The Wolf of Wall Street
is
- a compulsively watchable three-hour train wreck of a film
- a movie that exists so Martin Scorsese has an excuse for showing dozens of topless young women
- a sleazy trip into the darkest heart of the American dream, with an unrepentant dreamer as your tour guide
- the home of the very best performance Leonardo DiCaprio has ever given
- all of the above
I was not bored for a single second of this movie that ran a only one minute short of three hours. I knew how it had to end, knew its trajectory, and didn't like anyone in it, and still I didn't want to look away. The direction and the performances were both so good that I was with DiCaprio to the very end.
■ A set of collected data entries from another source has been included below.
**config.mk**
```make
export PLATFORM = sky130hd
export DESIGN_NAME = adder_rr_arbiter
export DESIGN_NICKNAME = d
export VERILOG_FILES = /design/src/rtl/adder_rr_arbiter.sv
export SDC_FILE = /design/constraint.sdc
export NUM_CORES = 1
export LEC_CHECK = 0
export ABC_AREA = 1
export ABC_CLOCK_PERIOD_IN_PS = 4120
export CAP_MARGIN = 30
export CORE_MARGIN = 8
export CORE_UTILIZATION = 27
export CTS_BUF_LIST = sky130_fd_sc_hd__clkbuf_4 sky130_fd_sc_hd__clkbuf_8 sky130_fd_sc_hd__clkbuf_16
export CTS_CLUSTER_DIAMETER = 30
export DETAILED_ROUTE_END_ITERATION = 7
export PLACE_DENSITY = 0.52
export SLEW_MARGIN = 40
export SYNTH_ARGS = -nofsm -noshare
export SYNTH_HDL_FRONTEND = slang
export SYNTH_SLANG_ARGS = --single-unit
export TNS_END_PERCENT = 20
```
**constraint.sdc**
```tcl
create_clock -name clk -period 4.12 [get_ports clk]
set_clock_uncertainty 0.15 [all_clocks]
set_input_delay 0.412 -clock clk [delete_from_list [all_inputs] [get_ports clk]]
set_output_delay 0.412 -clock clk [all_outputs]
set_load 0.01 [all_outputs]
```
**src/rtl/adder_rr_arbiter.sv**
```systemverilog
// adder_rr_arbiter: round-robin arbitration of NREQ requesters onto one shared
// N-bit adder, with a single registered result slot and valid/ready on both sides.
module adder_rr_arbiter #(
    parameter int unsigned N    = 32,
    parameter int unsigned NREQ = 4,
    parameter int unsigned IDW  = 2
) (
    input  logic                clk,
    input  logic                rst,
    input  logic [NREQ-1:0]     req_valid,
    output logic [NREQ-1:0]     req_ready,
    input  logic [NREQ*N-1:0]   req_a,
    input  logic [NREQ*N-1:0]   req_b,
    output logic                res_valid,
    input  logic                res_ready,
    output logic [N-1:0]        res_sum,
    output logic                res_cout,
    output logic [IDW-1:0]      res_id
);

    localparam int unsigned SUMW = N + 1;

    typedef enum logic {
        EMPTY = 1'b0,
        FULL  = 1'b1
    } state_t;

    state_t             r_state;
    state_t             w_state_nxt;
    logic [IDW-1:0]     r_last_grant;
    logic [N-1:0]       r_sum;
    logic               r_cout;
    logic [IDW-1:0]     r_id;

    logic               w_slot_free;
    logic               w_grant;
    logic [IDW-1:0]     w_grant_idx;
    logic [IDW-1:0]     w_scan_idx;
    logic [NREQ-1:0]    w_req_ready;
    logic [N-1:0]       w_sel_a;
    logic [N-1:0]       w_sel_b;
    logic [SUMW-1:0]    w_sum_ext;

    // The slot can accept a new result when empty or when it drains this cycle.
    assign w_slot_free = (r_state == EMPTY) | res_ready;

    // Rotating-priority scan starting just after the last winner; no grant during reset.
    always_comb begin
        w_grant     = 1'b0;
        w_grant_idx = '0;
        w_scan_idx  = '0;
        w_req_ready = '0;
        if (w_slot_free && !rst) begin
            for (int unsigned i = 1; i <= NREQ; i++) begin
                w_scan_idx = IDW'((32'(r_last_grant) + i) % NREQ);
                if (!w_grant && req_valid[w_scan_idx]) begin
                    w_grant     = 1'b1;
                    w_grant_idx = w_scan_idx;
                end
            end
        end
        if (w_grant) begin
            w_req_ready[w_grant_idx] = 1'b1;
        end
    end

    // Operand mux and the shared (N+1)-bit add of the winning request.
    always_comb begin
        w_sel_a   = req_a[32'(w_grant_idx) * N +: N];
        w_sel_b   = req_b[32'(w_grant_idx) * N +: N];
        w_sum_ext = {1'b0, w_sel_a} + {1'b0, w_sel_b};
    end

    // Slot state register.
    always_ff @(posedge clk or posedge rst) begin
        if (rst) begin
            r_state <= EMPTY;
        end else begin
            r_state <= w_state_nxt;
        end
    end

    // Next state: a grant always fills the slot; a drain without a grant empties it.
    always_comb begin
        w_state_nxt = r_state;
        if (w_grant) begin
            w_state_nxt = FULL;
        end else if ((r_state == FULL) && res_ready) begin
            w_state_nxt = EMPTY;
        end
    end

    // Priority pointer moves only on a grant; reset makes requester 0 top priority.
    always_ff @(posedge clk or posedge rst) begin
        if (rst) begin
            r_last_grant <= IDW'(NREQ - 1);
        end else if (w_grant) begin
            r_last_grant <= w_grant_idx;
        end
    end

    // Result slot payload; holds its value after a drain.
    always_ff @(posedge clk or posedge rst) begin
        if (rst) begin
            r_sum  <= '0;
            r_cout <= 1'b0;
            r_id   <= '0;
        end else if (w_grant) begin
            r_sum  <= w_sum_ext[N-1:0];
            r_cout <= w_sum_ext[N];
            r_id   <= w_grant_idx;
        end
    end

    assign req_ready = w_req_ready;
    assign res_valid = (r_state == FULL);
    assign res_sum   = r_sum;
    assign res_cout  = r_cout;
    assign res_id    = r_id;

endmodule

```
==> metrics.md <==
| Metric | Value |
|---|---|
| Drt pass-1 iters | `5` |
| Clock transition at path regs | `0.06 ns` |
| Final period util | `94.8%` |
| Cts-stage hold buffer count | `0` |
| Die area | `30000 µm²` |
| First DRT Iteration DRCs | `464` |
| Io pins | `303` |
| Final ANT Viol Nets | `0` |
| Kind of critical path | `reg2reg` |
| Fmax | `256 MHz` |
| Post-synth top area share | `24.4%` |
| Vias in the first global route | `9229` |
| Commonest cells after routing, fill and taps aside | `nand2_1 (421), clkdlybuf4s50_1 (302), inv_1 (204)` |
| Worst path arrival time | `3.93 ns` |
| Clk sink count | `38` |
| Clk buf depth | `2` |
| P_leak | `5.85 nW` |
| Final HPWL DP | `26400 µm` |
| Final setup vio count | `0` |
| Startpoint class of the critical path | `flip-flop` |
| First-pass GRT wire length | `49100 µm` |
| Synth Area per Inst | `5.28 µm²` |
| Number of synthesis warnings | `0` |
| Global placement routability congestion | `0.865` |
| Status | `finished clean` |
| Crit path from | `r_last_grant[0]` |
| IO Port Bufs | `302` |
| Mapped Area | `6670 µm²` |
| Initial Utilization | `27.5%` |
| CP Max Fanout | `20` |
| Setup TNS | `0 ns` |
| Routed via count | `9001` |
| Maxcap violations | `0` |
| CTS root buf | `clkbuf_16` |
| Drt total wl | `32100 µm` |
| Row cnt | `57` |
| Total track usage | `20.1%` |
| Final core occ | `46.9%` |
| Commonest non-fill, non-tap cell in the layout | `nand2_1` |
| Skew-Pair Late Insertion Delay | `0.28 ns` |
| DRC | `0` |
| Hold path start | `res_sum[9]` |
| Largest area contributor in the netlist | `nand2_1` |
| Slew @ Worst Pin | `0.460 ns` |
| Crit end category | `flip-flop` |
| Crit path required time | `4.15 ns` |
| Cells after Synth | `1263` |
| Top post-synthesis cells by area | `nand2_1 (24%), dfrtp_1 (14%), inv_1 (12%)` |
| Area Overhead vs Synth | `70.6%` |
| HP Class | `reg2reg` |
| Final number of max-transition violations | `0` |
| Pwr dens | `1100 nW/µm²` |
| DR vias/cell | `4.58` |
| Final hold vios | `0` |
| CTS tree | `done` |
| Largest net degree at the start of global routing | `52` |
| Slew HR | `69.3%` |
| Post-synthesis cell type count | `36` |
| Nets | `1937` |
| Share of cells above drive strength 1 | `12.5%` |
| WL/cell | `16.3 µm` |
| IR drop worst, VDD | `0.494 mV` |
| Initial antenna violation count | `1` |
| Total gr overflow | `0` |
| Post-synthesis register bit count | `38` |
| RSZ-0062 raised after global routing | `true` |
| Total CTS buffers | `5` |
| Mapped Nets | `1559` |
| Worst flop-to-flop path startpoint | `r_last_grant[0]` |
| CORE AREA | `24200 µm²` |
| Die Span Y | `173 µm` |
| Min Tclk post-route | `3.90 ns` |
| Die Wd | `173 µm` |
| Sequential area share after synthesis | `14.3%` |
| H-tree depth | `2` |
The levels of nudity, drug use, and general debauchery were so high that at times they felt completely over the top--and yet, again, I bought that these characters went that far.
I was also taken by how very little Jordan Belfort, the character DiCaprio plays, learned and grew. He managed to reach great heights of wealth and great depths of characters and emerge the same shallow salesman he began--though a more polished version of himself.
A lot of the movie's appeal rests on DiCaprio's performance, which is astonishing. I'm generally not a fan of his work, but he was superb here. When Oscar time comes, I hope he and Christian Bale battle it out; both deserve to win.
I very much recommend this movie, even though I don't think it teaches us much and certainly none of its characters learn anything, because it is a masterful and gripping piece of filmmaking. Check it out.